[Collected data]
= = = = =

<file path="src/rtl/sram_tester_if.sv">
// Transaction bus between the SRAM self-test master and sram_driver.
// The master issues one-cycle start requests; the slave answers with ready
// and, for reads, data that is valid once ready returns high.
interface sram_tester_if #(
  parameter int ADDR_W = 13,
  parameter int DATA_W = 8
);
  logic              mem_start;
  logic              mem_re;
  logic [ADDR_W-1:0] mem_address;
  logic [DATA_W-1:0] mem_data_write;
  logic              mem_ready;
  logic [DATA_W-1:0] mem_data_read;

  modport master (
    output mem_start,
    output mem_re,
    output mem_address,
    output mem_data_write,
    input  mem_ready,
    input  mem_data_read
  );

  modport slave (
    input  mem_start,
    input  mem_re,
    input  mem_address,
    input  mem_data_write,
    output mem_ready,
    output mem_data_read
  );
endinterface

</file>
<file path="src/rtl/sram_tester.sv">
// SRAM built-in self-test master. Writes addr^seed to every location in
// 0..LAST_ADDR, reads everything back and reports a saturating mismatch
// count together with the first failing address and the data read there.
module sram_tester #(
  parameter int ADDR_W    = 13,
  parameter int DATA_W    = 8,
  parameter int LAST_ADDR = 8191,
  parameter int ERR_W     = 16
) (
  input  logic              clk,
  input  logic              reset,
  input  logic              run,
  input  logic [DATA_W-1:0] seed,
  output logic              busy,
  output logic              done,
  output logic              pass,
  output logic [ERR_W-1:0]  error_count,
  output logic [ADDR_W-1:0] fail_addr,
  output logic [DATA_W-1:0] fail_data,
  sram_tester_if.master     mem
);

  localparam logic [ADDR_W-1:0] LAST = ADDR_W'(LAST_ADDR);

  typedef enum logic [3:0] {
    S_IDLE,
    S_WR_ISSUE,
    S_WR_WAIT_LO,
    S_WR_WAIT_HI,
    S_RD_ISSUE,
    S_RD_WAIT_LO,
    S_RD_WAIT_HI,
    S_CHECK,
    S_DONE
  } state_t;

  state_t            state_q;
  logic [ADDR_W-1:0] addr_q;
  logic [DATA_W-1:0] seed_q;
  logic [DATA_W-1:0] rdata_q;
  logic              busy_q;
  logic              done_q;
  logic              pass_q;
  logic [ERR_W-1:0]  err_q;
  logic [ADDR_W-1:0] fail_addr_q;
  logic [DATA_W-1:0] fail_data_q;
  logic              start_q;
  logic              re_q;
  logic [ADDR_W-1:0] maddr_q;
  logic [DATA_W-1:0] wdata_q;

  logic [DATA_W-1:0] addr_ext;
  logic [DATA_W-1:0] expected_d;
  logic [ERR_W-1:0]  err_d;
  logic [ADDR_W-1:0] addr_inc_d;

  // Low address bits mapped onto the data width, zero-filled when the
  // address is narrower than the data word.
  for (genvar gi = 0; gi < DATA_W; gi++) begin : g_addr_ext
    if (gi < ADDR_W) begin : g_bit
      assign addr_ext[gi] = addr_q[gi];
    end else begin : g_zero
      assign addr_ext[gi] = 1'b0;
    end
  end

  assign expected_d = addr_ext ^ seed_q;
  assign err_d      = (err_q == {ERR_W{1'b1}}) ? err_q : err_q + ERR_W'(1);
  assign addr_inc_d = addr_q + ADDR_W'(1);

  // Test sequencer: all outputs are registered here; mem_start defaults low
  // so it can only ever be a single-cycle pulse from an ISSUE state.
  always_ff @(posedge clk) begin
    if (reset) begin
      state_q     <= S_IDLE;
      addr_q      <= '0;
      seed_q      <= '0;
      rdata_q     <= '0;
      busy_q      <= 1'b0;
      done_q      <= 1'b0;
      pass_q      <= 1'b0;
      err_q       <= '0;
      fail_addr_q <= '0;
      fail_data_q <= '0;
      start_q     <= 1'b0;
      re_q        <= 1'b0;
      maddr_q     <= '0;
      wdata_q     <= '0;
    end else begin
      start_q <= 1'b0;
      case (state_q)
        S_IDLE: begin
          if (run) begin
            seed_q      <= seed;
            addr_q      <= '0;
            err_q       <= '0;
            fail_addr_q <= '0;
            fail_data_q <= '0;
            busy_q      <= 1'b1;
            done_q      <= 1'b0;
            pass_q      <= 1'b0;
            state_q     <= S_WR_ISSUE;
          end
        end
        S_WR_ISSUE: begin
          if (mem.mem_ready) begin
            start_q <= 1'b1;
            re_q    <= 1'b0;
            maddr_q <= addr_q;
            wdata_q <= expected_d;
            state_q <= S_WR_WAIT_LO;
          end
        end
        S_WR_WAIT_LO: begin
          if (!mem.mem_ready) state_q <= S_WR_WAIT_HI;
        end
        S_WR_WAIT_HI: begin
          if (mem.mem_ready) begin
            if (addr_q == LAST) begin
              addr_q  <= '0;
              state_q <= S_RD_ISSUE;
            end else begin
              addr_q  <= addr_inc_d;
              state_q <= S_WR_ISSUE;
            end
          end
        end
        S_RD_ISSUE: begin
          // Write data is left at its last value during reads.
          if (mem.mem_ready) begin
            start_q <= 1'b1;
            re_q    <= 1'b1;
            maddr_q <= addr_q;
            state_q <= S_RD_WAIT_LO;
          end
        end
        S_RD_WAIT_LO: begin
          if (!mem.mem_ready) state_q <= S_RD_WAIT_HI;
        end
        S_RD_WAIT_HI: begin
          if (mem.mem_ready) begin
            rdata_q <= mem.mem_data_read;
            state_q <= S_CHECK;
          end
        end
        S_CHECK: begin
          if (rdata_q != expected_d) begin
            err_q <= err_d;
            if (err_q == '0) begin
              fail_addr_q <= addr_q;
              fail_data_q <= rdata_q;
            end
          end
          if (addr_q == LAST) begin
            state_q <= S_DONE;
          end else begin
            addr_q  <= addr_inc_d;
            state_q <= S_RD_ISSUE;
          end
        end
        S_DONE: begin
          busy_q  <= 1'b0;
          done_q  <= 1'b1;
          pass_q  <= (err_q == '0);
          state_q <= S_IDLE;
        end
        default: state_q <= S_IDLE;
      endcase
    end
  end

  assign busy               = busy_q;
  assign done               = done_q;
  assign pass               = pass_q;
  assign error_count        = err_q;
  assign fail_addr          = fail_addr_q;
  assign fail_data          = fail_data_q;
  assign mem.mem_start      = start_q;
  assign mem.mem_re         = re_q;
  assign mem.mem_address    = maddr_q;
  assign mem.mem_data_write = wdata_q;

endmodule

</file>
<file path="src/flat_wrapper.sv">
// flat-port wrapper written by rule: the top's interface ports become plain ports
module sram_tester_flat 
#(
  parameter int ADDR_W    = 13,
  parameter int DATA_W    = 8,
  parameter int LAST_ADDR = 8191,
  parameter int ERR_W     = 16
)
  (clk, reset, run, seed, busy, done, pass, error_count, fail_addr, fail_data, mem_mem_start, mem_mem_re, mem_mem_address, mem_mem_data_write, mem_mem_ready, mem_mem_data_read);
  sram_tester_if #(.ADDR_W(ADDR_W), .DATA_W(DATA_W)) mem_i ();
  input  logic clk;
  input  logic reset;
  input  logic run;
  input  logic [DATA_W-1:0] seed;
  output logic busy;
  output logic done;
  output logic pass;
  output logic [ERR_W-1:0] error_count;
  output logic [ADDR_W-1:0] fail_addr;
  output logic [DATA_W-1:0] fail_data;
  output wire logic [$bits(mem_i.mem_start)-1:0] mem_mem_start;
  output wire logic [$bits(mem_i.mem_re)-1:0] mem_mem_re;
  output wire logic [$bits(mem_i.mem_address)-1:0] mem_mem_address;
  output wire logic [$bits(mem_i.mem_data_write)-1:0] mem_mem_data_write;
  input wire logic [$bits(mem_i.mem_ready)-1:0] mem_mem_ready;
  input wire logic [$bits(mem_i.mem_data_read)-1:0] mem_mem_data_read;
  assign mem_mem_start = mem_i.mem_start;
  assign mem_mem_re = mem_i.mem_re;
  assign mem_mem_address = mem_i.mem_address;
  assign mem_mem_data_write = mem_i.mem_data_write;
  assign mem_i.mem_ready = mem_mem_ready;
  assign mem_i.mem_data_read = mem_mem_data_read;
  sram_tester #(.ADDR_W(ADDR_W), .DATA_W(DATA_W), .LAST_ADDR(LAST_ADDR), .ERR_W(ERR_W)) u_core (.clk(clk), .reset(reset), .run(run), .seed(seed), .busy(busy), .done(done), .pass(pass), .error_count(error_count), .fail_addr(fail_addr), .fail_data(fail_data), .mem(mem_i));
endmodule
</file>
<file path="config.mk">
export PLATFORM = sky130hd
export DESIGN_NAME = quotient_bcd_conv_flat
export DESIGN_NICKNAME = d
export VERILOG_FILES = /design/src/rtl/quotient_bcd_conv_pkg.sv /design/src/rtl/quotient_bcd_conv_if.sv /design/src/rtl/quotient_bcd_conv_bcd_digit_adj.sv /design/src/rtl/quotient_bcd_conv.sv /design/src/flat_wrapper.sv
export SDC_FILE = /design/constraint.sdc
export NUM_CORES = 1
export LEC_CHECK = 0
export CORE_ASPECT_RATIO = 1.5
export CORE_MARGIN = 8
export CORE_UTILIZATION = 49
export CTS_CLUSTER_DIAMETER = 150
export CTS_CLUSTER_SIZE = 10
export DETAILED_ROUTE_END_ITERATION = 6
export PLACE_DENSITY = 0.75
export SYNTH_ARGS = -nofsm -noshare
export SYNTH_HDL_FRONTEND = slang
export SYNTH_SLANG_ARGS = --single-unit
</file>
<file path="constraint.sdc">
create_clock -name clk -period 1.3 [get_ports clk]
set_input_delay 0.13 -clock clk [delete_from_list [all_inputs] [get_ports clk]]
set_output_delay 0.13 -clock clk [all_outputs]
set_load 0.1 [all_outputs]
</file>
$ cat src/rtl/control_sequencer.sv
// Fetch/decode/execute sequencer for the 16-bit accumulator machine.
// Holds PC, IR, MBR and AC, drives main memory, and feeds the downstream ALU.
module control_sequencer #(
    parameter logic [11:0] PC_RESET       = 12'h000,
    parameter int          MEM_ADDR_WIDTH = 16
) (
    input  logic                      clock,
    input  logic                      reset_n,
    input  logic                      run,
    output logic [MEM_ADDR_WIDTH-1:0] mem_addr,
    output logic [15:0]               mem_wdata,
    output logic                      mem_we,
    input  logic [15:0]               mem_rdata,
    output logic [3:0]                alu_op,
    output logic [15:0]               alu_a,
    output logic [15:0]               alu_b,
    input  logic [15:0]               alu_result,
    output logic [11:0]               pc,
    output logic [15:0]               ac,
    output logic [15:0]               ir,
    output logic                      halted,
    output logic                      retire,
    output logic                      illegal
);

    typedef enum logic [2:0] {
        S_FETCH,
        S_FWAIT,
        S_DECODE,
        S_OWAIT,
        S_EXEC,
        S_HALTED
    } state_t;

    localparam logic [3:0] OP_NOP   = 4'h0;
    localparam logic [3:0] OP_LOAD  = 4'h1;
    localparam logic [3:0] OP_STORE = 4'h2;
    localparam logic [3:0] OP_ADD   = 4'h3;
    localparam logic [3:0] OP_SUB   = 4'h4;
    localparam logic [3:0] OP_AND   = 4'h5;
    localparam logic [3:0] OP_OR    = 4'h6;
    localparam logic [3:0] OP_JUMP  = 4'h7;
    localparam logic [3:0] OP_SKIP  = 4'h8;
    localparam logic [3:0] OP_HALT  = 4'hF;

    state_t      state, state_next;
    logic [15:0] mbr;
    logic [11:0] pc_next;
    logic [15:0] ir_next, mbr_next, ac_next;
    logic        halted_next;
    logic [3:0]  opcode;
    logic        is_mem_read;
    logic        is_undef;
    logic        skip_true;

    assign opcode      = ir[15:12];
    assign is_mem_read = (opcode == OP_LOAD) || (opcode == OP_ADD) || (opcode == OP_SUB)
                      || (opcode == OP_AND)  || (opcode == OP_OR);
    assign is_undef    = (opcode >= 4'hA) && (opcode <= 4'hE);

    // AC is compared as a signed value; condition 11 never skips.
    always_comb begin
        skip_true = 1'b0;
        case (ir[11:10])
            2'b00:   skip_true = ac[15];
            2'b01:   skip_true = (ac == 16'h0000);
            2'b10:   skip_true = !ac[15] && (ac != 16'h0000);
            default: skip_true = 1'b0;
        endcase
    end

    always_ff @(posedge clock or negedge reset_n) begin
        if (!reset_n) begin
            state  <= S_FETCH;
            pc     <= PC_RESET;
            ir     <= 16'h0000;
            mbr    <= 16'h0000;
            ac     <= 16'h0000;
            halted <= 1'b0;
        end else begin
            state  <= state_next;
            pc     <= pc_next;
            ir     <= ir_next;
            mbr    <= mbr_next;
            ac     <= ac_next;
            halted <= halted_next;
        end
    end

    always_comb begin
        state_next  = state;
        pc_next     = pc;
        ir_next     = ir;
        mbr_next    = mbr;
        ac_next     = ac;
        halted_next = halted;
        mem_addr    = MEM_ADDR_WIDTH'(pc);
        mem_we      = 1'b0;
        alu_op      = 4'b0000;
        retire      = 1'b0;
        illegal     = 1'b0;

        case (state)
            S_FETCH: begin
                if (run) state_next = S_FWAIT;
            end
            S_FWAIT: begin
                ir_next    = mem_rdata;
                pc_next    = pc + 12'd1;
                state_next = S_DECODE;
            end
            S_DECODE: begin
                state_next = S_FETCH;
                retire     = !is_mem_read;
                illegal    = is_undef;
                if (is_mem_read) begin
                    mem_addr   = MEM_ADDR_WIDTH'(ir[11:0]);
                    state_next = S_OWAIT;
                end else begin
                    case (opcode)
                        OP_JUMP:  pc_next = ir[11:0];
                        OP_SKIP:  if (skip_true) pc_next = pc + 12'd1;
                        OP_STORE: begin
                            mem_addr = MEM_ADDR_WIDTH'(ir[11:0]);
                            mem_we   = 1'b1;
                        end
                        OP_HALT: begin
                            halted_next = 1'b1;
                            state_next  = S_HALTED;
                        end
                        default: ;
                    endcase
                end
            end
            S_OWAIT: begin
                mbr_next   = mem_rdata;
                state_next = S_EXEC;
            end
            S_EXEC: begin
                retire     = 1'b1;
                state_next = S_FETCH;
                case (opcode)
                    OP_SUB:  alu_op = 4'b0001;
                    OP_AND:  alu_op = 4'b1000;
                    OP_OR:   alu_op = 4'b1001;
                    default: alu_op = 4'b0000;
                endcase
                ac_next = (opcode == OP_LOAD) ? mbr : alu_result;
            end
            S_HALTED: state_next = S_HALTED;
            default:  state_next = S_FETCH;
        endcase
    end

    assign mem_wdata = ac;
    assign alu_a     = ac;
    assign alu_b     = mbr;

    // OP_NOP is covered by the default decode path; named for readability only.
    logic unused_nop;
    assign unused_nop = (opcode == OP_NOP);

endmodule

= = = = =

# EXERCISE OBJECTIVE:
Above are the records; please copy exactly their first line and each line after it through the line containing "logic [DATA_W-1:0] mem_data_read;", and no line after that.

# YOUR SOLUTION:
<file path="src/rtl/sram_tester_if.sv">
// Transaction bus between the SRAM self-test master and sram_driver.
// The master issues one-cycle start requests; the slave answers with ready
// and, for reads, data that is valid once ready returns high.
interface sram_tester_if #(
  parameter int ADDR_W = 13,
  parameter int DATA_W = 8
);
  logic              mem_start;
  logic              mem_re;
  logic [ADDR_W-1:0] mem_address;
  logic [DATA_W-1:0] mem_data_write;
  logic              mem_ready;
  logic [DATA_W-1:0] mem_data_read;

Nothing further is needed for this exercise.